Spector in 1964, at the height of his early fame.

Spector was not pop music’s first super-producer, but he may well have been the first one that you could have expected an average person to recognize on the street. This was equally due to his talent, his undeniable technical and creative innovations, and his knack for sometimes shameless self-promotion. A record-label owner by the age of 21, Spector's early studio work for the Crystals, the Righteous Brothers, and (especially) the Ronettes revolutionized the roles of the producer and the recording studio itself, and opened the door for even greater experimentation from the likes of the Beatles and the Beach Boys, both groups who worshipped Spector.

As quickly as he was hailed a wunderkind musical genius, however, Spector also began to acquire a reputation as a tyrant and a bully, if not far worse.
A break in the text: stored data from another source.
[src/rtl/fmap_stream_reader.sv]
// Raster read-out of a column-major BRAM feature map into a row-major
// 8-bit valid/ready pixel stream with credit-limited BRAM reads.
//
// Ports:
//   clk, rst         clock, synchronous active-high reset
//   frame_ready      1-cycle pulse, a full fmap is in BRAM
//   bram_addr_b      port-B word address (BASE_ADDR + column)
//   bram_en_b        port-B read enable, one read per high cycle
//   bram_rddata_b    port-B data, valid RD_LAT cycles after enable
//   m_tdata          pixel value
//   m_tvalid         pixel valid
//   m_tready         downstream ready
//   m_tuser          first pixel of a frame
//   m_tlast          last pixel of a row
//   busy             frame accepted and not yet done
//   frame_done       1-cycle pulse after the final beat
//   overrun          sticky: frame_ready seen while busy
module fmap_stream_reader #(
  parameter int          PIX_H     = 24,
  parameter int          PIX_W     = 24,
  parameter logic [11:0] BASE_ADDR = 12'h000,
  parameter int          RD_LAT    = 1
) (
  input  logic         clk,
  input  logic         rst,
  input  logic         frame_ready,
  output logic [11:0]  bram_addr_b,
  output logic         bram_en_b,
  input  logic [191:0] bram_rddata_b,
  output logic [7:0]   m_tdata,
  output logic         m_tvalid,
  input  logic         m_tready,
  output logic         m_tuser,
  output logic         m_tlast,
  output logic         busy,
  output logic         frame_done,
  output logic         overrun
);

  localparam int RW = (PIX_H > 1) ? $clog2(PIX_H) : 1;
  localparam int CW = (PIX_W > 1) ? $clog2(PIX_W) : 1;
  localparam int D  = RD_LAT + 1;
  localparam int OW = $clog2(2 * D + 1);

  if (int'(BASE_ADDR) + PIX_W - 1 > 4095) begin : g_addr_chk
    $error("BASE_ADDR+PIX_W-1 exceeds 12-bit address space");
  end
  if (RD_LAT < 1 || RD_LAT > 2) begin : g_lat_chk
    $error("RD_LAT must be 1 or 2");
  end
  if (PIX_H * 8 > 192) begin : g_h_chk
    $error("PIX_H*8 exceeds BRAM word width");
  end

  typedef enum logic [1:0] {
    S_IDLE, S_ISSUE, S_DRAIN, S_DONE
  } state_t;

  state_t        state_q, state_d;
  logic [RW-1:0] row_q, row_d;
  logic [CW-1:0] col_q, col_d;
  logic          ovr_q;

  // read tag pipeline, stage RD_LAT-1 lines up with returning data
  logic [RD_LAT-1:0] vld_q;
  logic [RW-1:0]     tr_q [RD_LAT];
  logic [CW-1:0]     tc_q [RD_LAT];

  // shift FIFO: entry 0 drives the stream outputs directly
  logic [7:0]    dat_q [D];
  logic [7:0]    dat_d [D];
  logic [D-1:0]  usr_q, usr_d;
  logic [D-1:0]  lst_q, lst_d;
  logic [OW-1:0] cnt_q, cnt_d;

  logic [OW-1:0] inflight;
  logic [OW-1:0] outst;
  logic [OW-1:0] wpos;
  logic          deq, enq, issue, last_rc;
  logic [7:0]    rbyte;
  logic          rusr, rlst;

  always_comb begin
    inflight = '0;
    for (int i = 0; i < RD_LAT; i++) begin
      inflight = inflight + OW'(vld_q[i]);
    end
    deq   = (cnt_q != '0) && m_tready;
    enq   = vld_q[RD_LAT-1];
    // a same-cycle dequeue frees a slot, keeping 1 pixel/cycle
    outst = cnt_q + inflight - OW'(deq);
    issue = (state_q == S_ISSUE) && (outst < OW'(D));
    last_rc = (row_q == RW'(PIX_H - 1)) &&
              (col_q == CW'(PIX_W - 1));
    rbyte = bram_rddata_b[{tr_q[RD_LAT-1], 3'b000} +: 8];
    rusr  = (tr_q[RD_LAT-1] == '0) && (tc_q[RD_LAT-1] == '0);
    rlst  = tc_q[RD_LAT-1] == CW'(PIX_W - 1);
  end

  always_comb begin
    state_d = state_q;
    row_d   = row_q;
    col_d   = col_q;
    unique case (state_q)
      S_IDLE: begin
        row_d = '0;
        col_d = '0;
        if (frame_ready) state_d = S_ISSUE;
      end
      S_ISSUE: begin
        if (issue) begin
          if (last_rc) begin
            row_d   = '0;
            col_d   = '0;
            state_d = S_DRAIN;
          end else if (col_q == CW'(PIX_W - 1)) begin
            col_d = '0;
            row_d = row_q + 1'b1;
          end else begin
            col_d = col_q + 1'b1;
          end
        end
      end
      S_DRAIN: begin
        if (inflight == '0 && cnt_q == OW'(deq))
          state_d = S_DONE;
      end
      S_DONE:  state_d = S_IDLE;
      default: state_d = S_IDLE;
    endcase
  end

  always_comb begin
    dat_d = dat_q;
    usr_d = usr_q;
    lst_d = lst_q;
    if (deq) begin
      for (int i = 0; i < D - 1; i++) begin
        dat_d[i] = dat_q[i+1];
        usr_d[i] = usr_q[i+1];
        lst_d[i] = lst_q[i+1];
      end
    end
    wpos = cnt_q - OW'(deq);
    for (int i = 0; i < D; i++) begin
      if (enq && wpos == OW'(i)) begin
        dat_d[i] = rbyte;
        usr_d[i] = rusr;
        lst_d[i] = rlst;
      end
    end
    cnt_d = cnt_q + OW'(enq) - OW'(deq);
  end

  always_ff @(posedge clk) begin
    if (rst) begin
      state_q <= S_IDLE;
      row_q   <= '0;
      col_q   <= '0;
      ovr_q   <= 1'b0;
      vld_q   <= '0;
      cnt_q   <= '0;
      usr_q   <= '0;
      lst_q   <= '0;
      for (int i = 0; i < RD_LAT; i++) begin
        tr_q[i] <= '0;
        tc_q[i] <= '0;
      end
      for (int i = 0; i < D; i++) dat_q[i] <= '0;
    end else begin
      state_q <= state_d;
      row_q   <= row_d;
      col_q   <= col_d;
      ovr_q   <= ovr_q | (frame_ready && state_q != S_IDLE);
      vld_q[0] <= issue;
      tr_q[0]  <= row_q;
      tc_q[0]  <= col_q;
      for (int i = 1; i < RD_LAT; i++) begin
        vld_q[i] <= vld_q[i-1];
        tr_q[i]  <= tr_q[i-1];
        tc_q[i]  <= tc_q[i-1];
      end
      cnt_q <= cnt_d;
      usr_q <= usr_d;
      lst_q <= lst_d;
      dat_q <= dat_d;
    end
  end

  assign bram_en_b   = issue;
  assign bram_addr_b = BASE_ADDR + 12'(col_q);
  assign m_tvalid    = cnt_q != '0;
  assign m_tdata     = dat_q[0];
  assign m_tuser     = usr_q[0];
  assign m_tlast     = lst_q[0];
  assign busy        = (state_q == S_ISSUE) || (state_q == S_DRAIN);
  assign frame_done  = state_q == S_DONE;
  assign overrun     = ovr_q;

endmodule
By the 1970s, stories circulated about his volatility, his rages, and his habit of pulling guns on musicians in the studio, with Blondie and the Ramones among the many artists who later told tales of looking down the business end of one of his ever-present firearms. (While working with Leonard Cohen on the album Death of a Ladies Man, Spector reportedly placed a gun barrel to Cohen’s neck and said, “Leonard, I love you.” To which Cohen summoned all the Zen calm he count muster, and replied: “I hope you do, Phil.”)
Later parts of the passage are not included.